WHAT YOU WILL DO
Nothing should differ between your answer and the records.

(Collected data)
`src/rtl/idu_queue_pkg.sv`:
```
// Shared definitions for the decode-side instruction queue: predecode flag
// layout, RV32I major opcodes and the exact SYSTEM encodings we recognise.
package idu_queue_pkg;

  // Predecode flag vector width and bit positions, bit 8 down to bit 0:
  // {illegal, mret, ecall, sys, store, load, jalr, jal, brch}.
  localparam int PDC_W       = 9;
  localparam int PDC_BRCH    = 0;
  localparam int PDC_JAL     = 1;
  localparam int PDC_JALR    = 2;
  localparam int PDC_LOAD    = 3;
  localparam int PDC_STORE   = 4;
  localparam int PDC_SYS     = 5;
  localparam int PDC_ECALL   = 6;
  localparam int PDC_MRET    = 7;
  localparam int PDC_ILLEGAL = 8;

  // RV32I major opcodes (instr[6:0]).
  localparam logic [6:0] OPC_BRANCH   = 7'b1100011;
  localparam logic [6:0] OPC_JAL      = 7'b1101111;
  localparam logic [6:0] OPC_JALR     = 7'b1100111;
  localparam logic [6:0] OPC_LOAD     = 7'b0000011;
  localparam logic [6:0] OPC_STORE    = 7'b0100011;
  localparam logic [6:0] TYPE_SYS     = 7'b1110011;
  localparam logic [6:0] OPC_LUI      = 7'b0110111;
  localparam logic [6:0] OPC_AUIPC    = 7'b0010111;
  localparam logic [6:0] OPC_OP_IMM   = 7'b0010011;
  localparam logic [6:0] OPC_OP       = 7'b0110011;
  localparam logic [6:0] OPC_MISC_MEM = 7'b0001111;

  // Full-word encodings of the two SYSTEM instructions flagged individually.
  localparam logic [31:0] INSTR_ECALL = 32'h0000_0073;
  localparam logic [31:0] INSTR_MRET  = 32'h3020_0073;

  // True for every major opcode the core implements; anything else is illegal.
  function automatic logic is_known_opcode(input logic [6:0] opc);
    case (opc)
      OPC_BRANCH, OPC_JAL, OPC_JALR, OPC_LOAD, OPC_STORE, TYPE_SYS,
      OPC_LUI, OPC_AUIPC, OPC_OP_IMM, OPC_OP, OPC_MISC_MEM: return 1'b1;
      default:                                               return 1'b0;
    endcase
  endfunction

endpackage

```
`src/rtl/idu_predecode.sv`:
```
// Combinational opcode-class predecoder. Classifies one instruction word so
// the flags can be stored alongside it and handed to the decoder together.
module idu_predecode
  import idu_queue_pkg::*;
(
  input  logic [31:0]      i_instr,
  output logic [PDC_W-1:0] o_pdc
);

  logic [6:0] opc;
  assign opc = i_instr[6:0];

  // Derive each class flag from the major opcode or the exact encoding.
  always_comb begin
    // NOTE: a full default before any partial assignment keeps this block
    // purely combinational; a missed bit would otherwise infer a latch.
    o_pdc                = '0;
    o_pdc[PDC_BRCH]      = (opc == OPC_BRANCH);
    o_pdc[PDC_JAL]       = (opc == OPC_JAL);
    o_pdc[PDC_JALR]      = (opc == OPC_JALR);
    o_pdc[PDC_LOAD]      = (opc == OPC_LOAD);
    o_pdc[PDC_STORE]     = (opc == OPC_STORE);
    o_pdc[PDC_SYS]       = (opc == TYPE_SYS);
    o_pdc[PDC_ECALL]     = (i_instr == INSTR_ECALL);
    o_pdc[PDC_MRET]      = (i_instr == INSTR_MRET);
    o_pdc[PDC_ILLEGAL]   = !is_known_opcode(opc);
  end

endmodule

```
`src/rtl/idu_queue.sv`:
```
// Decode-side instruction queue between IFU and decoder. Holds up to DEPTH
// {instr, pc, predecode} entries, optionally forwards straight through when
// empty, and drops everything in one cycle on a redirect flush.
module idu_queue
  import idu_queue_pkg::*;
#(
  parameter int XLEN   = 32,
  parameter int DEPTH  = 4,
  parameter int BYPASS = 1
) (
  input  logic                     i_clk,
  input  logic                     i_rst_n,
  input  logic                     i_pre_valid,
  output logic                     o_pre_ready,
  input  logic [31:0]              i_instr,
  input  logic [XLEN-1:0]          i_pc,
  input  logic                     i_flush,
  output logic                     o_post_valid,
  input  logic                     i_post_ready,
  output logic [31:0]              o_instr,
  output logic [XLEN-1:0]          o_pc,
  output logic [PDC_W-1:0]         o_pdc,
  output logic [$clog2(DEPTH):0]   o_count
);

  localparam int AW  = $clog2(DEPTH);
  localparam int PW  = AW + 1;
  localparam bit BYP = (BYPASS != 0);

  // Pointers carry one extra wrap bit so full and empty are distinguishable.
  logic [PW-1:0]    wr_ptr_q, wr_ptr_d;
  logic [PW-1:0]    rd_ptr_q, rd_ptr_d;

  logic [31:0]      mem_instr_q [DEPTH];
  logic [XLEN-1:0]  mem_pc_q    [DEPTH];
  logic [PDC_W-1:0] mem_pdc_q   [DEPTH];

  logic [PDC_W-1:0] in_pdc;
  logic [AW-1:0]    wr_idx, rd_idx;
  logic             empty, full;
  logic             bypass_taken, push, pop;

  idu_predecode u_predecode (
    .i_instr (i_instr),
    .o_pdc   (in_pdc)
  );

  // Occupancy flags and the handshake decisions for this cycle.
  always_comb begin
    wr_idx       = wr_ptr_q[AW-1:0];
    rd_idx       = rd_ptr_q[AW-1:0];
    empty        = (wr_ptr_q == rd_ptr_q);
    full         = (wr_ptr_q[AW] != rd_ptr_q[AW]) && (wr_idx == rd_idx);
    // An empty queue with a ready consumer hands the input straight over.
    bypass_taken = BYP && empty && i_pre_valid && i_post_ready && !i_flush;
    // Ready depends on occupancy alone, never on i_post_ready.
    o_pre_ready  = !full;
    if (BYP && empty) begin
      o_post_valid = i_pre_valid && !i_flush;
    end else begin
      o_post_valid = !empty && !i_flush;
    end
    push         = i_pre_valid && o_pre_ready && !i_flush && !bypass_taken;
    pop          = o_post_valid && i_post_ready && !bypass_taken;
    o_count      = wr_ptr_q - rd_ptr_q;
  end

  // Next-pointer computation; flush returns both pointers to zero.
  always_comb begin
    wr_ptr_d = wr_ptr_q + PW'(push);
    rd_ptr_d = rd_ptr_q + PW'(pop);
    if (i_flush) begin
      wr_ptr_d = '0;
      rd_ptr_d = '0;
    end
  end

  // Pointer registers.
  always_ff @(posedge i_clk or negedge i_rst_n) begin
    // NOTE: sequential state is updated only with non-blocking assignments so
    // every flop samples pre-edge values regardless of statement order.
    if (!i_rst_n) begin
      wr_ptr_q <= '0;
      rd_ptr_q <= '0;
    end else begin
      wr_ptr_q <= wr_ptr_d;
      rd_ptr_q <= rd_ptr_d;
    end
  end

  // Entry storage: write the incoming pair and its predecode on push.
  always_ff @(posedge i_clk or negedge i_rst_n) begin
    // NOTE: the entry array is reset on purpose so the head outputs read as
    // zero out of reset; it is small enough to live in plain flops.
    if (!i_rst_n) begin
      for (int i = 0; i < DEPTH; i++) begin
        mem_instr_q[i] <= '0;
        mem_pc_q[i]    <= '0;
        mem_pdc_q[i]   <= '0;
      end
    end else if (push) begin
      mem_instr_q[wr_idx] <= i_instr;
      mem_pc_q[wr_idx]    <= i_pc;
      mem_pdc_q[wr_idx]   <= in_pdc;
    end
  end

  // Head payload: input path while bypassing an empty queue, else the entry.
  always_comb begin
    if (BYP && empty) begin
      o_instr = i_instr;
      o_pc    = i_pc;
      o_pdc   = in_pdc;
    end else begin
      o_instr = mem_instr_q[rd_idx];
      o_pc    = mem_pc_q[rd_idx];
      o_pdc   = mem_pdc_q[rd_idx];
    end
  end

endmodule

```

YOUR SOLUTION
`src/rtl/idu_queue_pkg.sv`:
```
// Shared definitions for the decode-side instruction queue: predecode flag
// layout, RV32I major opcodes and the exact SYSTEM encodings we recognise.
package idu_queue_pkg;

  // Predecode flag vector width and bit positions, bit 8 down to bit 0:
  // {illegal, mret, ecall, sys, store, load, jalr, jal, brch}.
  localparam int PDC_W       = 9;
  localparam int PDC_BRCH    = 0;
  localparam int PDC_JAL     = 1;
  localparam int PDC_JALR    = 2;
  localparam int PDC_LOAD    = 3;
  localparam int PDC_STORE   = 4;
  localparam int PDC_SYS     = 5;
  localparam int PDC_ECALL   = 6;
  localparam int PDC_MRET    = 7;
  localparam int PDC_ILLEGAL = 8;

  // RV32I major opcodes (instr[6:0]).
  localparam logic [6:0] OPC_BRANCH   = 7'b1100011;
  localparam logic [6:0] OPC_JAL      = 7'b1101111;
  localparam logic [6:0] OPC_JALR     = 7'b1100111;
  localparam logic [6:0] OPC_LOAD     = 7'b0000011;
  localparam logic [6:0] OPC_STORE    = 7'b0100011;
  localparam logic [6:0] TYPE_SYS     = 7'b1110011;
  localparam logic [6:0] OPC_LUI      = 7'b0110111;
  localparam logic [6:0] OPC_AUIPC    = 7'b0010111;
  localparam logic [6:0] OPC_OP_IMM   = 7'b0010011;
  localparam logic [6:0] OPC_OP       = 7'b0110011;
  localparam logic [6:0] OPC_MISC_MEM = 7'b0001111;

  // Full-word encodings of the two SYSTEM instructions flagged individually.
  localparam logic [31:0] INSTR_ECALL = 32'h0000_0073;
  localparam logic [31:0] INSTR_MRET  = 32'h3020_0073;

  // True for every major opcode the core implements; anything else is illegal.
  function automatic logic is_known_opcode(input logic [6:0] opc);
    case (opc)
      OPC_BRANCH, OPC_JAL, OPC_JALR, OPC_LOAD, OPC_STORE, TYPE_SYS,
      OPC_LUI, OPC_AUIPC, OPC_OP_IMM, OPC_OP, OPC_MISC_MEM: return 1'b1;
      default:                                               return 1'b0;
    endcase
  endfunction

endpackage

```
`src/rtl/idu_predecode.sv`:
```
// Combinational opcode-class predecoder. Classifies one instruction word so
// the flags can be stored alongside it and handed to the decoder together.
module idu_predecode
  import idu_queue_pkg::*;
(
  input  logic [31:0]      i_instr,
  output logic [PDC_W-1:0] o_pdc
);

  logic [6:0] opc;
  assign opc = i_instr[6:0];

  // Derive each class flag from the major opcode or the exact encoding.
  always_comb begin
    // NOTE: a full default before any partial assignment keeps this block
    // purely combinational; a missed bit would otherwise infer a latch.
    o_pdc                = '0;
    o_pdc[PDC_BRCH]      = (opc == OPC_BRANCH);
    o_pdc[PDC_JAL]       = (opc == OPC_JAL);
    o_pdc[PDC_JALR]      = (opc == OPC_JALR);
    o_pdc[PDC_LOAD]      = (opc == OPC_LOAD);
    o_pdc[PDC_STORE]     = (opc == OPC_STORE);
    o_pdc[PDC_SYS]       = (opc == TYPE_SYS);
    o_pdc[PDC_ECALL]     = (i_instr == INSTR_ECALL);
    o_pdc[PDC_MRET]      = (i_instr == INSTR_MRET);
    o_pdc[PDC_ILLEGAL]   = !is_known_opcode(opc);
  end

endmodule

```
`src/rtl/idu_queue.sv`:
```
// Decode-side instruction queue between IFU and decoder. Holds up to DEPTH
// {instr, pc, predecode} entries, optionally forwards straight through when
// empty, and drops everything in one cycle on a redirect flush.
module idu_queue
  import idu_queue_pkg::*;
#(
  parameter int XLEN   = 32,
  parameter int DEPTH  = 4,
  parameter int BYPASS = 1
) (
  input  logic                     i_clk,
  input  logic                     i_rst_n,
  input  logic                     i_pre_valid,
  output logic                     o_pre_ready,
  input  logic [31:0]              i_instr,
  input  logic [XLEN-1:0]          i_pc,
  input  logic                     i_flush,
  output logic                     o_post_valid,
  input  logic                     i_post_ready,
  output logic [31:0]              o_instr,
  output logic [XLEN-1:0]          o_pc,
  output logic [PDC_W-1:0]         o_pdc,
  output logic [$clog2(DEPTH):0]   o_count
);

  localparam int AW  = $clog2(DEPTH);
  localparam int PW  = AW + 1;
  localparam bit BYP = (BYPASS != 0);

  // Pointers carry one extra wrap bit so full and empty are distinguishable.
  logic [PW-1:0]    wr_ptr_q, wr_ptr_d;
  logic [PW-1:0]    rd_ptr_q, rd_ptr_d;

  logic [31:0]      mem_instr_q [DEPTH];
  logic [XLEN-1:0]  mem_pc_q    [DEPTH];
  logic [PDC_W-1:0] mem_pdc_q   [DEPTH];

  logic [PDC_W-1:0] in_pdc;
  logic [AW-1:0]    wr_idx, rd_idx;
  logic             empty, full;
  logic             bypass_taken, push, pop;

  idu_predecode u_predecode (
    .i_instr (i_instr),
    .o_pdc   (in_pdc)
  );

  // Occupancy flags and the handshake decisions for this cycle.
  always_comb begin
    wr_idx       = wr_ptr_q[AW-1:0];
    rd_idx       = rd_ptr_q[AW-1:0];
    empty        = (wr_ptr_q == rd_ptr_q);
    full         = (wr_ptr_q[AW] != rd_ptr_q[AW]) && (wr_idx == rd_idx);
    // An empty queue with a ready consumer hands the input straight over.
    bypass_taken = BYP && empty && i_pre_valid && i_post_ready && !i_flush;
    // Ready depends on occupancy alone, never on i_post_ready.
    o_pre_ready  = !full;
    if (BYP && empty) begin
      o_post_valid = i_pre_valid && !i_flush;
    end else begin
      o_post_valid = !empty && !i_flush;
    end
    push         = i_pre_valid && o_pre_ready && !i_flush && !bypass_taken;
    pop          = o_post_valid && i_post_ready && !bypass_taken;
    o_count      = wr_ptr_q - rd_ptr_q;
  end

  // Next-pointer computation; flush returns both pointers to zero.
  always_comb begin
    wr_ptr_d = wr_ptr_q + PW'(push);
    rd_ptr_d = rd_ptr_q + PW'(pop);
    if (i_flush) begin
      wr_ptr_d = '0;
      rd_ptr_d = '0;
    end
  end

  // Pointer registers.
  always_ff @(posedge i_clk or negedge i_rst_n) begin
    // NOTE: sequential state is updated only with non-blocking assignments so
    // every flop samples pre-edge values regardless of statement order.
    if (!i_rst_n) begin
      wr_ptr_q <= '0;
      rd_ptr_q <= '0;
    end else begin
      wr_ptr_q <= wr_ptr_d;
      rd_ptr_q <= rd_ptr_d;
    end
  end

  // Entry storage: write the incoming pair and its predecode on push.
  always_ff @(posedge i_clk or negedge i_rst_n) begin
    // NOTE: the entry array is reset on purpose so the head outputs read as
    // zero out of reset; it is small enough to live in plain flops.
    if (!i_rst_n) begin
      for (int i = 0; i < DEPTH; i++) begin
        mem_instr_q[i] <= '0;
        mem_pc_q[i]    <= '0;
        mem_pdc_q[i]   <= '0;
      end
    end else if (push) begin
      mem_instr_q[wr_idx] <= i_instr;
      mem_pc_q[wr_idx]    <= i_pc;
      mem_pdc_q[wr_idx]   <= in_pdc;
    end
  end

  // Head payload: input path while bypassing an empty queue, else the entry.
  always_comb begin
    if (BYP && empty) begin
      o_instr = i_instr;
      o_pc    = i_pc;
      o_pdc   = in_pdc;
    end else begin
      o_instr = mem_instr_q[rd_idx];
      o_pc    = mem_pc_q[rd_idx];
      o_pdc   = mem_pdc_q[rd_idx];
    end
  end

endmodule

```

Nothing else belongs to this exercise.